It hasn’t exactly been a great few months oil shale producers in the Permian Basin.
Shares of Pioneer Natural Resources (PXD), the biggest pure play on Permian oil, closed at $169.97 a share today, August 29, down from $212.31 a share on May 18. That’s a decline of 17.3% at a time when prices for benchmark crude such as West Texas Intermediate and Brent has been climbing. Shares of peer Permian producer Diamondback Energy (FANG) are down 10.5% over the same period.
The problem? Rapidly rising production from the Permian Basin has overwhelmed pipeline capacity so that companies can’t get all their oil to market. Oil companies in that one basin now produce more than 3.3 million barrels a day, according to estimates from the U.S. Energy Information Administration. That’s more than a big Persian Gulf producer such as the United Arab Emirates produced on average in 2017.
In the second quarter of 2018 all pipelines taking oil out of the basin to refineries or shipping terminals were running at full capacity. That was up from 94% of capacity in the first quarter.
Those pipeline bottlenecks have led to a huge gap between the market price for West Texas Intermediate and Permian Basin oil. At the end of July the spread was a huge $16 a barrel. Today, September 12, the gap was $9.41 a barrel.a
And the problem is forecast to get worse before new pipelines now under construction or on the drawing boards go into operation. How long it might be before the bottlenecks get resolved by new construction is a hugely popular guessing game among oil industry analysts. Estimates range from an optimistic middle of 2019 to a pessimistic second quarter of 2020. The projections are a moving target due to factors such as the delays and cost increases resulting from of the Trump administration’s tariffs on imported steel on pipeline projects to delays in acquiring and approving rights of way.
The result is that producers in the basin will cut back on drilling and production. Morgan Stanley has projected that annual production growth in the Permian Basin in 2019 will total just 360,000 barrels a day, well below Wall Street estimates at the end of the June quarter for growth of 650,000.
You can clearly see the effects of these pipeline bottlenecks in the second quarter earnings report of a Permian producer such as Pioneer Natural Resources. In the second quarter sales volume averaged 328 thousand barrels of oil equivalent a day. But during the second quarter the company transported only 165 thousand barrels of oil equivalent a day to the Gulf coast where it was sold to refineries or exported to international refineries. The company noted that the average realized price for oil was $61.20 in the second quarter. No wonder that second quarter earnings were 9 cents a share below the Wall Street estimate.

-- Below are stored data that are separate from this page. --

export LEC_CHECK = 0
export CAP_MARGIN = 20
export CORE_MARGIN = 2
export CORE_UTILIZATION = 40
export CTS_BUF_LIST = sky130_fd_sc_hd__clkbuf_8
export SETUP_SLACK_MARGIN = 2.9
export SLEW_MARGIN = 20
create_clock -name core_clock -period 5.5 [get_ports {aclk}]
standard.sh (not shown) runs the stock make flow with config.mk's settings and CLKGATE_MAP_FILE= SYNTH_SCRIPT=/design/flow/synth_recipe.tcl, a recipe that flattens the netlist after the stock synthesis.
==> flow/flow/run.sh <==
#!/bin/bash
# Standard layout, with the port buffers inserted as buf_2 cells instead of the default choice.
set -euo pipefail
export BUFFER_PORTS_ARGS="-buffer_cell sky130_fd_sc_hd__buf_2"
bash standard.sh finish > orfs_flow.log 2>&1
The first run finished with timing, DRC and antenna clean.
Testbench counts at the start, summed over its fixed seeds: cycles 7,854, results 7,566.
This design comes from an exercise in tuning for small area, a short achievable clock period and few clock cycles per item on the open sky130 flow, not from production work. Only simulation tests tie the RTL to the original design; equivalence was not proved. Power and IR drop assume default switching activity.

==> design.v <==
package mips_pkg;
   localparam logic [5:0] op_rtype = 6'h00;
   localparam logic [5:0] op_addiu = 6'h09;
   localparam logic [5:0] op_andi  = 6'h0c;
   localparam logic [5:0] op_ori   = 6'h0d;
   localparam logic [5:0] op_xori  = 6'h0e;
   localparam logic [5:0] op_lw    = 6'h23;
   localparam logic [5:0] op_sw    = 6'h2b;
   localparam logic [5:0] fn_sll  = 6'h00;
   localparam logic [5:0] fn_srl  = 6'h02;
   localparam logic [5:0] fn_sra  = 6'h03;
   localparam logic [5:0] fn_add  = 6'h20;
   localparam logic [5:0] fn_addu = 6'h21;
   localparam logic [5:0] fn_sub  = 6'h22;
   localparam logic [5:0] fn_subu = 6'h23;
   localparam logic [5:0] fn_and  = 6'h24;
   localparam logic [5:0] fn_or   = 6'h25;
   localparam logic [5:0] fn_xor  = 6'h26;
endpackage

The problem is that while many of the fundamentals for Permian Basin oil shale producers remain intact–potential production is still growing and producing oil from this formation is still remarkably cheap–Pioneer forecasts that it’s production costs in the third quarter will average $$9.50 to $11.50 per barrel of oil equivalent–there’s just that little matter of the uncertainty about how long it will take to resolve the pipeline bottlenecks in the basin. It make a difference whether the schedule is the middle of 2019 or the second quarter of 2020.
That’s especially true if you hold call options on any of the Permian producers as I do with the January 18 2019 call options on Pioneer Natural Resources (with a strike price of $180) in my Volatility Portfolio. It looks unlikely that these options will move into the money by January 18, 2019–right now they’re down by 68% from my purchase price back on February 25, 2018.
But it’s true to a degree even if you hold the shares themselves. (I own shares of Pioneer Natural Resources in my 50 Stocks Portfolio and shares of Diamondback Energy in my Jubak Picks Portfolio.) That’s because some of the fundamental ground is shifting under the feet of producers in the Permian Basin. For example, there’s been so much fracking in the Permian Basin that companies have run out of the most convenient places for disposing of the toxic mix of water, fracking chemicals and sand that they have pumped into the ground to force the oil trapped in their shales to the surface. That means companies have to send their waste water further away for underground injection or treat it for reuse. That drives up the cost of production. As does the labor shortage in the basin and periodic shortfalls in supplies and equipment. None of these higher costs are higher enough to destroy the fundamentals of Permian Basin oil and natural gas production, but these higher costs do cut profit margins. That’s especially an issue for companies that aren’t operating in the lowest cost parts of the basin or that have top heavy debt loads to support from cash flow.
So what do I recommend doing?
I’d look to see those January 2019 call options. The uncertainties about when the bottlenecks will be resolved are just too great. I wouldn’t sell quite yet, though. The November 4 U.S. deadline for getting allies to reimpose sanctions on Iranian oil production are likely to lead to rising volatility in oil prices in the run up to the deadline. I’d hold on and sell closer to that November 4 date.
I’m not happy with the losses that my holdings of the shares of Pioneer and Diamondback have produced. But the advantage of holding shares is that they don’t expire as options do. I think the transportation picture in the basin will gradually produce, first, a trickle of good news and then a steady flow of the same. So I’d recommend holding onto positions in those two stocks for the longer term recovery.